→ Aim of the exercise
Scan the records for the word "asynchronous". Report each line where it occurs.

====

==> src/rtl/button_debounce.sv <==
// ---------------------------------------------------------------------------
// button_debounce
//
// Conditions four raw push-button pins before the switch/button read stage.
// Each button goes through a 2-FF synchronizer and a per-button stability
// counter.  A new level is accepted only after DEBOUNCE_CYCLES consecutive
// synchronized cycles that differ from the current accepted level.  Any
// return to the accepted level first throws the partial count away.
//
// Parameters:
//   DEBOUNCE_CYCLES : consecutive differing cycles needed to accept (>= 2)
//   CNT_W           : counter width, 2**CNT_W > DEBOUNCE_CYCLES
//   INVERT          : 1 = pins are active-low, inverted before sync
//
// Ports:
//   clk           in   system clock, rising edge
//   rst           in   asynchronous reset, active-high
//   btn_raw[3:0]  in   raw, bouncing, asynchronous button pins
//   button_clr    in   per-button sticky clear (one-cycle pulse)
//   button4       out  debounced level, 1 = pressed
//   button_rise   out  one-cycle pulse on each accepted 0->1 transition
//   button_sticky out  press flag, held until cleared by button_clr
//
// All outputs come straight from flops; btn_raw and button_clr have no
// combinational path to any output.
// ---------------------------------------------------------------------------
module button_debounce #(
  parameter int DEBOUNCE_CYCLES = 1000000,
  parameter int CNT_W           = 20,
  parameter bit INVERT          = 1'b0
) (
  input  logic       clk,
  input  logic       rst,
  input  logic [3:0] btn_raw,
  input  logic [3:0] button_clr,
  output logic [3:0] button4,
  output logic [3:0] button_rise,
  output logic [3:0] button_sticky
);

  localparam logic [CNT_W-1:0] CNT_MAX = CNT_W'(DEBOUNCE_CYCLES - 1);

  logic [3:0]       b;
  logic [3:0]       sync1;
  logic [3:0]       sync2;
  logic [3:0]       stable;
  logic [CNT_W-1:0] cnt [4];
  logic [3:0]       accept;
  logic [3:0]       set_sticky;

  // Polarity fix-up happens ahead of the synchronizer so everything
  // downstream sees 1 = pressed.
  assign b = INVERT ? ~btn_raw : btn_raw;

  // Accept when the input has differed for the full window; this is the
  // final differing cycle, counted as cnt == DEBOUNCE_CYCLES-1.
  always_comb begin
    accept     = 4'b0000;
    set_sticky = 4'b0000;
    for (int i = 0; i < 4; i++) begin
      accept[i]     = (sync2[i] != stable[i]) && (cnt[i] == CNT_MAX);
      set_sticky[i] = accept[i] && sync2[i];
    end
  end

  always_ff @(posedge clk or posedge rst) begin
    if (rst) begin
      sync1         <= 4'b0000;
      sync2         <= 4'b0000;
      stable        <= 4'b0000;
      button_rise   <= 4'b0000;
      button_sticky <= 4'b0000;
      for (int i = 0; i < 4; i++) begin
        cnt[i] <= '0;
      end
    end else begin
      sync1 <= b;
      sync2 <= sync1;
      for (int i = 0; i < 4; i++) begin
        if (sync2[i] == stable[i]) begin
          cnt[i] <= '0;
        end else if (accept[i]) begin
          stable[i] <= sync2[i];
          cnt[i]    <= '0;
        end else begin
          cnt[i] <= cnt[i] + 1'b1;
        end
      end
      button_rise <= set_sticky;
      // A set on the same edge as a clear wins, so no press is ever lost.
      button_sticky <= set_sticky | (button_sticky & ~button_clr);
    end
  end

  assign button4 = stable;

endmodule

==> config.mk <==
export PLATFORM = sky130hd
export DESIGN_NAME = button_debounce
export DESIGN_NICKNAME = d
export VERILOG_FILES = /design/src/rtl/button_debounce.sv
export SDC_FILE = /design/constraint.sdc
export NUM_CORES = 1
export LEC_CHECK = 0
export BUFFER_PORTS_ARGS = -buffer_cell sky130_fd_sc_hd__buf_4
export CORE_AREA = 2 2 105 107
export CTS_CLUSTER_SIZE = 25
export DETAILED_ROUTE_END_ITERATION = 12
export DIE_AREA = 0 0 107 109
export PLACE_DENSITY_LB_ADDON = 0.15
export SLEW_MARGIN = 40
export SYNTH_ARGS = -nofsm -noshare
export SYNTH_HDL_FRONTEND = slang
export SYNTH_SLANG_ARGS = --single-unit
==> constraint.sdc <==
create_clock -name clk -period 6 [get_ports clk]
set_input_delay 0.3 -clock clk [delete_from_list [all_inputs] [get_ports clk]]
set_output_delay 0.3 -clock clk [all_outputs]
set_load 0.02 [all_outputs]
Word-level counts from Yosys, hierarchy flattened
Cells that the tools add are included.

word-level totals
  memory bits (read-only) = 0
  bits of input ports = 10
  memories = 0
  latch bits = 0
  memory bits (writable) = 0
  word-level logic and storage cells = 55
  output and inout bits = 12
  flip-flop bits (word level) = 100

operators by class
  $lt $le $gt $ge = 0
  multiplexer cells = 8
  multipliers = 0
  shift operators = 0
  reductions and logical operators = 12
  divide/modulo/power cells = 0
  add/sub/neg operators = 4
  bitwise gates (word level) = 7
  equal/unequal tests = 12

operators by type and width
  cell                                                              number
  20-bit two-way mux                                                8
  20-bit by 1-bit adder with 20-bit output (second input constant)  4
  20-bit equality test (second input constant)                      4
  1-bit logical AND                                                 8
  2-bit AND reduction                                               4
  4-bit AND                                                         1
  1-bit equality test                                               4
  1-bit != test                                                     4
  1-bit NOT                                                         4
  4-bit NOT                                                         1
  4-bit OR                                                          1

Logic depth before layout (Yosys ltp)
Gate-level depths: netlist of run 1.

  word-level depth = 4
  gate-level depth with buffers = 6
  mapped depth without buffers = 5

Worst setup path after synthesis of run 1
No wires, ideal clock.

  kind = register to register
  start point = register cnt[48] in the netlist's numbering
  end point = register cnt[45] in the netlist's numbering
  data required time = 5.868 ns
  buffers on the path = 1
  cell stages (with the launch flop) = 6
  period minus slack after synthesis = 1.883 ns
  arrival time = 1.751 ns
  setup time = 0.132 ns
  slack = 4.117 ns
  cell sequence = dfrtp_1 nor4b_1 nand4_1 o31ai_2 clkbuf_1 nor2_1

on the way
  cells in the longest elaborated chain, start to end = 4

RTL lines
  item                             RTL line  text
  start, declared                  47        logic [CNT_W-1:0] cnt [4];
  start signal, assigned by index  86        cnt[i] <= cnt[i] + 1'b1;
  20-bit equality test             61        accept[i] = (sync2[i] != stable[i]) && (cnt[i] == CNT_MAX);
  1-bit logical AND                61
  20-bit two-way mux               82        end else if (accept[i]) begin
  20-bit two-way mux               80        if (sync2[i] == stable[i]) begin

Every way passes these cells.
A chain may end at the register's enable or synchronous reset.

Final worst setup path of run 1
  start point = register cnt[48] in the netlist's numbering
  end point = register cnt[49] in the netlist's numbering

on the way
  cells in the longest elaborated chain, start to end = 4
  elaborated cells between the ends (all ways) = 5
  those cells by class = add/sub (1); eq/ne (1); mux (2); reduce/logical (1)

RTL lines
  item                                                                                              RTL line
  parallel branches: the longest is 2 deep, another holds 20-bit by 1-bit adder with 20-bit output  -
  20-bit two-way mux *                                                                              82
  20-bit two-way mux *                                                                              80

Every way passes the cells marked *.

====

→ Result of the exercise
//   rst           in   asynchronous reset, active-high
//   btn_raw[3:0]  in   raw, bouncing, asynchronous button pins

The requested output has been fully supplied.